▸ **RECORDS TO USE**:
*** Begin section ***

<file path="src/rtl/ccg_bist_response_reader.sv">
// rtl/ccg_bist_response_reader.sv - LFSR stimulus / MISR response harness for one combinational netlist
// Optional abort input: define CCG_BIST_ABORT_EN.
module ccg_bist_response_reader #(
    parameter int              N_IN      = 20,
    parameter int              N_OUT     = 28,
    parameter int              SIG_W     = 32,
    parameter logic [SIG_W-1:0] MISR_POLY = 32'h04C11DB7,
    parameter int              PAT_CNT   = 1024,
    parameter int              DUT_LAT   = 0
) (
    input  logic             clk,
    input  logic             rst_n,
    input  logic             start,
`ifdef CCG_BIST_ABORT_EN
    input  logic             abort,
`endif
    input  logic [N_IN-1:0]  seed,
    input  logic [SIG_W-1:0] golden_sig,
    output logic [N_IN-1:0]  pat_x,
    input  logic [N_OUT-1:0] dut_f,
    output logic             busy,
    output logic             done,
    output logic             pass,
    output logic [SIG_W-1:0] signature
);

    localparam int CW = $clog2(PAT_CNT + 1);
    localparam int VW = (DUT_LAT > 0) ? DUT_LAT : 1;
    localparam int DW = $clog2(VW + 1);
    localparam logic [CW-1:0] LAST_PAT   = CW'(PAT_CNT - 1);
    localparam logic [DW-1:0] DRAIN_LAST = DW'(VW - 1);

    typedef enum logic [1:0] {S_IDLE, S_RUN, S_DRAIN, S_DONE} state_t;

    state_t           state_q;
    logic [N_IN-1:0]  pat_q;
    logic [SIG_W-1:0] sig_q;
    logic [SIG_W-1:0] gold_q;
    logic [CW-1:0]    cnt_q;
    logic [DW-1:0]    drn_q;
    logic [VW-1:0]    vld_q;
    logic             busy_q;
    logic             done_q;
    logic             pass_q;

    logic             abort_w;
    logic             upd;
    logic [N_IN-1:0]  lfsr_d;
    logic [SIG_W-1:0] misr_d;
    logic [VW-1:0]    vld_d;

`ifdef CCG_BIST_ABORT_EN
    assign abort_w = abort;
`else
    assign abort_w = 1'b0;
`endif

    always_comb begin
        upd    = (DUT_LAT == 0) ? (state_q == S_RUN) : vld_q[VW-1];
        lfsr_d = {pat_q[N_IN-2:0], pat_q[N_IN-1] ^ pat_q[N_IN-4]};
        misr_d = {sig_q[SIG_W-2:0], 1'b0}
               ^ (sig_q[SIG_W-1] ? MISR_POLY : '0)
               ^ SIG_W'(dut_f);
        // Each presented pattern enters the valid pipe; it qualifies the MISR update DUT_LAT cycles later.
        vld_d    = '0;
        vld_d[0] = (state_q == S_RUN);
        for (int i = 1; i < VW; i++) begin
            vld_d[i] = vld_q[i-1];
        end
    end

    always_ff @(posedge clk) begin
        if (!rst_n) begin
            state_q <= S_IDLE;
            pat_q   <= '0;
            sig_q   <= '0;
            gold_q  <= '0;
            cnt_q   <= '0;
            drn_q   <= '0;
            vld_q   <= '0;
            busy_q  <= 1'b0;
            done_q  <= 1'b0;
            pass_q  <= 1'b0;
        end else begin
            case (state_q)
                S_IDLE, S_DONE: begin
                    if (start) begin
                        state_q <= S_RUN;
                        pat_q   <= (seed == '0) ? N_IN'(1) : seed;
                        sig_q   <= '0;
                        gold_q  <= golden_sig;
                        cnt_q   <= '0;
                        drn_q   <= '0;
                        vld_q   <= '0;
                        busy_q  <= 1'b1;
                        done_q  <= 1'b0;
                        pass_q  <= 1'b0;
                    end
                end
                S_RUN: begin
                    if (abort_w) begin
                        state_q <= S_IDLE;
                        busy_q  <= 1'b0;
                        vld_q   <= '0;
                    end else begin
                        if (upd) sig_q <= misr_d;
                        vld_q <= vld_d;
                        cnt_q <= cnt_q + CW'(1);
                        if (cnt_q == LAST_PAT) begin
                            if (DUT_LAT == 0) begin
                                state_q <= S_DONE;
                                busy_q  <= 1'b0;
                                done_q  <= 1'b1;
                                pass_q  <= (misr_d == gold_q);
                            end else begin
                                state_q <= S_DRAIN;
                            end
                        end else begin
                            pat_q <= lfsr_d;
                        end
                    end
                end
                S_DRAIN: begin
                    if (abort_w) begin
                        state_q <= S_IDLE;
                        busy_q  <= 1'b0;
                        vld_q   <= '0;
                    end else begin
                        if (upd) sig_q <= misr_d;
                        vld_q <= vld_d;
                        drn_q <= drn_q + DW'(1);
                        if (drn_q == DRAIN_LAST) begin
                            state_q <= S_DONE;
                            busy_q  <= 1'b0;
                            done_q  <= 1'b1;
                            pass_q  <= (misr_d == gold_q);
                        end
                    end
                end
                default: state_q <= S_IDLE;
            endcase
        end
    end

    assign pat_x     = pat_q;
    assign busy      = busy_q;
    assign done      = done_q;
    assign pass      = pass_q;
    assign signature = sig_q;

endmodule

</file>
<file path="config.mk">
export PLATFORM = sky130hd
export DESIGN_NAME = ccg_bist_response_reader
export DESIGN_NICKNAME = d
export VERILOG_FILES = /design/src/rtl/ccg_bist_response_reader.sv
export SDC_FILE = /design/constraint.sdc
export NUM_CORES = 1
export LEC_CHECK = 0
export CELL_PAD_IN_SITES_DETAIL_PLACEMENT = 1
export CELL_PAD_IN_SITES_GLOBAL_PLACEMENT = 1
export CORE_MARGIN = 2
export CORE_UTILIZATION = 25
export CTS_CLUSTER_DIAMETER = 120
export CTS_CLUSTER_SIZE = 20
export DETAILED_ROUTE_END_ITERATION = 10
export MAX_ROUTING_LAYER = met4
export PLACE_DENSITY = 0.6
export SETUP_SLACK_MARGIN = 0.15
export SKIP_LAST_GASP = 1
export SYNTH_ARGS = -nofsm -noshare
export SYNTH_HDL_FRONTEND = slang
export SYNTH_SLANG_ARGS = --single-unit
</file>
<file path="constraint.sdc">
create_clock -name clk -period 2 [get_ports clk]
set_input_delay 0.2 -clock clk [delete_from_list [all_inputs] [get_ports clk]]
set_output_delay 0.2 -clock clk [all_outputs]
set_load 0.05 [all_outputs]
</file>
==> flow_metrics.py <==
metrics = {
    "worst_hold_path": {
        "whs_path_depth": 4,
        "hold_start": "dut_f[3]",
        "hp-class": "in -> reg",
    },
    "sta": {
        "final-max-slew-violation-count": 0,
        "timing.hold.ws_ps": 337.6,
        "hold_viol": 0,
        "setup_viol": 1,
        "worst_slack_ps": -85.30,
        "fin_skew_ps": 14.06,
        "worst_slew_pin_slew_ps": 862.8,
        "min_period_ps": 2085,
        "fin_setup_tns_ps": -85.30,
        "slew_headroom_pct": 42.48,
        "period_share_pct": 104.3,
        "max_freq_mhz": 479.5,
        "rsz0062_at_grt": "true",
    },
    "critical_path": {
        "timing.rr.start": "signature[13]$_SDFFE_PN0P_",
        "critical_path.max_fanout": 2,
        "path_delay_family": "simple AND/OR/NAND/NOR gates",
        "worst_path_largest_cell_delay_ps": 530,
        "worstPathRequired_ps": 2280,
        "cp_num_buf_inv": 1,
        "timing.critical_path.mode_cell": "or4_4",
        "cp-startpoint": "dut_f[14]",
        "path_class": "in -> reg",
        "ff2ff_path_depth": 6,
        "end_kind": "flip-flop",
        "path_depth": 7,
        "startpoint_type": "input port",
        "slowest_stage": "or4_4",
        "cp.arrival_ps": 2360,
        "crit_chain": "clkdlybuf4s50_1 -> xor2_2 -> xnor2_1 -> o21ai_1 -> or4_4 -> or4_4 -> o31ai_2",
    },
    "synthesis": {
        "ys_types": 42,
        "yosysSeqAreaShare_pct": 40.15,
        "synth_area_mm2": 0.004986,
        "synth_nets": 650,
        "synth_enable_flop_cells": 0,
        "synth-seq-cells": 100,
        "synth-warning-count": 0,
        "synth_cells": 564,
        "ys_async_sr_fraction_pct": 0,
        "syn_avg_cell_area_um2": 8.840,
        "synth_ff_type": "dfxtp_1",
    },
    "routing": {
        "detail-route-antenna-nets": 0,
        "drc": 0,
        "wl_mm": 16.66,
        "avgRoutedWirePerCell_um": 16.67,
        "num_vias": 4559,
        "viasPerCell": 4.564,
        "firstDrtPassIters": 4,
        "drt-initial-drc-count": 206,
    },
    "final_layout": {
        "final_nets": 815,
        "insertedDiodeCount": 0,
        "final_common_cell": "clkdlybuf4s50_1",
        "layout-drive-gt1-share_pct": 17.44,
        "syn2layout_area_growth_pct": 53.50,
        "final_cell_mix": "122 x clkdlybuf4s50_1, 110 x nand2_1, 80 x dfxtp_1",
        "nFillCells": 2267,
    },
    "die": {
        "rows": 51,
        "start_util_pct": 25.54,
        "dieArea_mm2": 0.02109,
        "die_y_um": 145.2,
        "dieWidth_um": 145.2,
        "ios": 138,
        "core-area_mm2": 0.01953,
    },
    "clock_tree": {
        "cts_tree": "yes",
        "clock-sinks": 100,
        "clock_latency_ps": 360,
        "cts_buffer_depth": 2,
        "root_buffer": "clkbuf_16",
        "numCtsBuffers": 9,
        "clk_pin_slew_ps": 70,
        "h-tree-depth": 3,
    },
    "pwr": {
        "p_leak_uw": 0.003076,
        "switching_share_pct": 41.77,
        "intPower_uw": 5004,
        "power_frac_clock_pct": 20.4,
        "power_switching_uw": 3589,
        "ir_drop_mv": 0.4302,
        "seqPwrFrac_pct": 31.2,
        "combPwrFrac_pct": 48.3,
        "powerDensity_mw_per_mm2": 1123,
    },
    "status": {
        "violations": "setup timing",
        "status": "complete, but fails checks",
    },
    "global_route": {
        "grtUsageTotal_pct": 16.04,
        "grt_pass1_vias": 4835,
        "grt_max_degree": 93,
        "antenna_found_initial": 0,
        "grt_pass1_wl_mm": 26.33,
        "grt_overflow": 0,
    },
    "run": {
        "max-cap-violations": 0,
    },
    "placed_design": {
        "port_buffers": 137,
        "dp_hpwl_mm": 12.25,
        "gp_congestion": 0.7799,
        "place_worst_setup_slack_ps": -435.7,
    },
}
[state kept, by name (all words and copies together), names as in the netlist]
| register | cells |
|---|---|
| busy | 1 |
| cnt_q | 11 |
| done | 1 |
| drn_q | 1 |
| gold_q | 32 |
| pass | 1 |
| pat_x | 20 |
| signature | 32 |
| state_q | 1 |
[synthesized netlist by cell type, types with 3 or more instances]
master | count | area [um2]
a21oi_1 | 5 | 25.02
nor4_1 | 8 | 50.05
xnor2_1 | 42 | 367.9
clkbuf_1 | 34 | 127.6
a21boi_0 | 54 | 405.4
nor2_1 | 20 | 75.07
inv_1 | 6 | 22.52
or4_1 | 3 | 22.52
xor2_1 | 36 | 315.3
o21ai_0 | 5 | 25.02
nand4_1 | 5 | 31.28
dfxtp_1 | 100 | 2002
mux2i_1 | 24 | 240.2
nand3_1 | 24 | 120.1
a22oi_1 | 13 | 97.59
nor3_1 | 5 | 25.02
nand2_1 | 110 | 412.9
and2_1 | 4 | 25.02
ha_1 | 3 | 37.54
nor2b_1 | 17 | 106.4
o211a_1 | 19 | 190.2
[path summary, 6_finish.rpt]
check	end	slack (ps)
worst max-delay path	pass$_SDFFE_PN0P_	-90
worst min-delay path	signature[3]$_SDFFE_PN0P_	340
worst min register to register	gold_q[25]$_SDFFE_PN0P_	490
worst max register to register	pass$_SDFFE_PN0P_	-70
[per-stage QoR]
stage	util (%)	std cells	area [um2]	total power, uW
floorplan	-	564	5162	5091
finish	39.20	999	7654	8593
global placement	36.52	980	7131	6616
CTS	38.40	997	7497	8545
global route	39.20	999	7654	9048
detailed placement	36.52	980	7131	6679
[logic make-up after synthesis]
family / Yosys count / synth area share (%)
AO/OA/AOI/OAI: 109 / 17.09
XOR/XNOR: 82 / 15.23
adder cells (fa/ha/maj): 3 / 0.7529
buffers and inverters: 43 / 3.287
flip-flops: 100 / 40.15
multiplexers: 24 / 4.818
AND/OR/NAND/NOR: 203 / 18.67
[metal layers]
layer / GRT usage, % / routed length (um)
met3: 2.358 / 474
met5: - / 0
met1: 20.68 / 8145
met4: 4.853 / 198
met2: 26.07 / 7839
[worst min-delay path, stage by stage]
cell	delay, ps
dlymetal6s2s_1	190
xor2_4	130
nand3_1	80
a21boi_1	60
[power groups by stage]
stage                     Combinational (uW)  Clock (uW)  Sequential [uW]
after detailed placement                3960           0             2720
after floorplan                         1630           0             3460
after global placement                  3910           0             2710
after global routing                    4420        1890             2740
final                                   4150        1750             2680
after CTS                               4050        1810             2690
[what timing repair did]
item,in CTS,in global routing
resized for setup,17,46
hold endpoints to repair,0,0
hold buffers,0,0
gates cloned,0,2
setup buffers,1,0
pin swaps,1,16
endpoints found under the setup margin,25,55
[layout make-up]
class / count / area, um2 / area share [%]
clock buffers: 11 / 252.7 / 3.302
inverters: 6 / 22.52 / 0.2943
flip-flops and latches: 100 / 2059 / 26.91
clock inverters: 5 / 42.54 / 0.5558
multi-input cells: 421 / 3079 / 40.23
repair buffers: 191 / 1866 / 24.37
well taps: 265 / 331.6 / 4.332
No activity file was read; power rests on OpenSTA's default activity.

*** End section ***
*** Begin section ***

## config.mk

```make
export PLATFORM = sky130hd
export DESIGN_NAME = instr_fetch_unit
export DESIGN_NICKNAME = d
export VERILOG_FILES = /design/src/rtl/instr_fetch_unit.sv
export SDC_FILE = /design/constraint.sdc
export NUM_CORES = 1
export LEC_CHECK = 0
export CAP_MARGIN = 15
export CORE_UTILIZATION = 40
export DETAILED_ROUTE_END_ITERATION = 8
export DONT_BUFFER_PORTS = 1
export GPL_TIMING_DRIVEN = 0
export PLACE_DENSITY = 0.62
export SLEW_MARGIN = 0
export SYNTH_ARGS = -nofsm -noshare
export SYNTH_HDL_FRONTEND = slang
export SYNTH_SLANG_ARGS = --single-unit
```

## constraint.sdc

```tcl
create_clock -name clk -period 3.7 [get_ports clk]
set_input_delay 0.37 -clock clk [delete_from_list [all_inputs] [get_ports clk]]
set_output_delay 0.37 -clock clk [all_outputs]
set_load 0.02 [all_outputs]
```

*** End section ***

▸ **EXERCISE INSTRUCTIONS**: In the listing above, find the line holding "met5: - / 0" and the line holding "after detailed placement", then output those two lines and every line between them exactly.

▸ **TASK SOLUTION**:
met5: - / 0
met1: 20.68 / 8145
met4: 4.853 / 198
met2: 26.07 / 7839
[worst min-delay path, stage by stage]
cell	delay, ps
dlymetal6s2s_1	190
xor2_4	130
nand3_1	80
a21boi_1	60
[power groups by stage]
stage                     Combinational (uW)  Clock (uW)  Sequential [uW]
after detailed placement                3960           0             2720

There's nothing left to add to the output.